Dataset excerpts
-- Opening Marker --
### src/rtl/cache_pkg.sv
// Shared types and constants for the L1/L2 cache slice:
// arbiter FSM states, the packed L1 block type and the requester count.
package cache_pkg;

  localparam int NUM_REQ           = 2;
  localparam int DEF_ADDR_WIDTH    = 11;
  localparam int DEF_DATA_WIDTH    = 8;
  localparam int DEF_L1_BLOCK_SIZE = 16;
  localparam int PERF_W            = 16;

  typedef logic [DEF_L1_BLOCK_SIZE-1:0][DEF_DATA_WIDTH-1:0] l1_block_t;

  typedef enum logic [1:0] {
    IDLE,
    ISSUE,
    WAIT,
    DONE
  } arb_state_t;

  typedef enum logic {
    OP_READ,
    OP_WRITE
  } l2_op_t;

  // Saturating increment for the performance counters.
  function automatic logic [PERF_W-1:0] sat_inc(input logic [PERF_W-1:0] v);
    return (&v) ? v : v + 1'b1;
  endfunction

endpackage

### src/rtl/rr_pick2.sv
// Combinational 2-way round-robin selector: on a tie the requester that
// was not granted last wins.
module rr_pick2 (
  input  logic [1:0] req,
  input  logic       last,
  output logic       gnt_valid,
  output logic       gnt_idx
);

  always_comb begin
    // NOTE: every combinational output is assigned a default before the case,
    // so no path leaves it unassigned and no latch is inferred.
    gnt_valid = |req;
    gnt_idx   = 1'b0;
    case (req)
      2'b01:   gnt_idx = 1'b0;
      2'b10:   gnt_idx = 1'b1;
      2'b11:   gnt_idx = ~last;
      default: gnt_idx = 1'b0;
    endcase
  end

endmodule

### src/rtl/l2_port_arbiter.sv
// Shares the single L1-facing port of L2_cache between two L1 caches with
// round-robin grants. Define L2_ARB_PERF_EN to add saturating grant/conflict counters.
module l2_port_arbiter
  import cache_pkg::*;
#(
  parameter int ADDR_WIDTH    = DEF_ADDR_WIDTH,
  parameter int DATA_WIDTH    = DEF_DATA_WIDTH,
  parameter int L1_BLOCK_SIZE = DEF_L1_BLOCK_SIZE
) (
  input  logic                                                 clk,
  input  logic                                                 rst_n,
`ifdef L2_ARB_PERF_EN
  output logic [PERF_W-1:0]                                    perf_grant0,
  output logic [PERF_W-1:0]                                    perf_grant1,
  output logic [PERF_W-1:0]                                    perf_conflict,
`endif
  input  logic [NUM_REQ-1:0]                                   rq_read,
  input  logic [NUM_REQ-1:0]                                   rq_write,
  input  logic [NUM_REQ-1:0][ADDR_WIDTH-1:0]                   rq_addr,
  input  logic [NUM_REQ-1:0][L1_BLOCK_SIZE-1:0][DATA_WIDTH-1:0] rq_data_in,
  output logic [NUM_REQ-1:0][L1_BLOCK_SIZE-1:0][DATA_WIDTH-1:0] rq_data_out,
  output logic [NUM_REQ-1:0]                                   rq_hit,
  output logic [NUM_REQ-1:0]                                   rq_ready,
  output logic [ADDR_WIDTH-1:0]                                l2_cache_addr,
  output logic                                                 l2_cache_read,
  output logic                                                 l2_cache_write,
  output logic [L1_BLOCK_SIZE-1:0][DATA_WIDTH-1:0]             l2_cache_data_out,
  input  logic [L1_BLOCK_SIZE-1:0][DATA_WIDTH-1:0]             l2_cache_data_in,
  input  logic                                                 l2_cache_ready,
  input  logic                                                 l2_cache_hit
);

  typedef logic [L1_BLOCK_SIZE-1:0][DATA_WIDTH-1:0] blk_t;

  arb_state_t                state_q, state_d;
  logic                      last_q, last_d;
  logic                      gnt_q, gnt_d;
  l2_op_t                    op_q, op_d;
  logic [ADDR_WIDTH-1:0]     addr_q, addr_d;
  blk_t                      wdata_q, wdata_d;
  logic [NUM_REQ-1:0][L1_BLOCK_SIZE-1:0][DATA_WIDTH-1:0] rdata_q, rdata_d;
  logic [NUM_REQ-1:0]        hit_q, hit_d;

  logic [NUM_REQ-1:0]        req_active;
  logic                      pick_valid;
  logic                      pick_idx;

  assign req_active = rq_read | rq_write;

  rr_pick2 u_pick (
    .req       (req_active),
    .last      (last_q),
    .gnt_valid (pick_valid),
    .gnt_idx   (pick_idx)
  );

  always_comb begin
    state_d = state_q;
    last_d  = last_q;
    gnt_d   = gnt_q;
    op_d    = op_q;
    addr_d  = addr_q;
    wdata_d = wdata_q;
    rdata_d = rdata_q;
    hit_d   = hit_q;
    unique case (state_q)
      IDLE: begin
        if (pick_valid) begin
          gnt_d   = pick_idx;
          // A request with both read and write set is a write-back.
          op_d    = rq_write[pick_idx] ? OP_WRITE : OP_READ;
          addr_d  = rq_addr[pick_idx];
          wdata_d = rq_data_in[pick_idx];
          state_d = ISSUE;
        end
      end
      ISSUE: state_d = WAIT;
      WAIT: begin
        if (l2_cache_ready) begin
          rdata_d[gnt_q] = l2_cache_data_in;
          hit_d[gnt_q]   = l2_cache_hit;
          state_d        = DONE;
        end
      end
      DONE: begin
        last_d  = gnt_q;
        state_d = IDLE;
      end
      default: state_d = IDLE;
    endcase
  end

  // NOTE: the block-wide data registers are reset as well, because the
  // returned-block outputs must read zero straight out of reset.
  always_ff @(posedge clk or negedge rst_n) begin
    if (!rst_n) begin
      state_q <= IDLE;
      last_q  <= 1'b1;
      gnt_q   <= 1'b0;
      op_q    <= OP_READ;
      addr_q  <= '0;
      wdata_q <= '0;
      rdata_q <= '0;
      hit_q   <= '0;
    end else begin
      // NOTE: state registers use non-blocking assignments so every flop
      // samples the pre-edge value of its inputs.
      state_q <= state_d;
      last_q  <= last_d;
      gnt_q   <= gnt_d;
      op_q    <= op_d;
      addr_q  <= addr_d;
      wdata_q <= wdata_d;
      rdata_q <= rdata_d;
      hit_q   <= hit_d;
    end
  end

  // Strobes decode straight from state so an asynchronous reset drops them at once.
  assign l2_cache_read     = (state_q == ISSUE) && (op_q == OP_READ);
  assign l2_cache_write    = (state_q == ISSUE) && (op_q == OP_WRITE);
  assign l2_cache_addr     = addr_q;
  assign l2_cache_data_out = wdata_q;
  assign rq_data_out       = rdata_q;
  assign rq_hit            = hit_q;

  always_comb begin
    rq_ready = '0;
    if (state_q == DONE) rq_ready[gnt_q] = 1'b1;
  end

`ifdef L2_ARB_PERF_EN
  logic              grant_fire;
  logic [PERF_W-1:0] grant0_q, grant1_q, conflict_q;

  assign grant_fire = (state_q == IDLE) && pick_valid;

  always_ff @(posedge clk or negedge rst_n) begin
    if (!rst_n) begin
      grant0_q   <= '0;
      grant1_q   <= '0;
      conflict_q <= '0;
    end else begin
      if (grant_fire && !pick_idx) grant0_q <= sat_inc(grant0_q);
      if (grant_fire && pick_idx)  grant1_q <= sat_inc(grant1_q);
      if (grant_fire && (&req_active)) conflict_q <= sat_inc(conflict_q);
    end
  end

  assign perf_grant0   = grant0_q;
  assign perf_grant1   = grant1_q;
  assign perf_conflict = conflict_q;
`endif

endmodule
-- Closing Marker --
WHAT THE TASK ASKS: For the string "every", go through the entries above and copy each line where it occurs.

SOLUTION TO THE EXERCISE:
    // NOTE: every combinational output is assigned a default before the case,
      // NOTE: state registers use non-blocking assignments so every flop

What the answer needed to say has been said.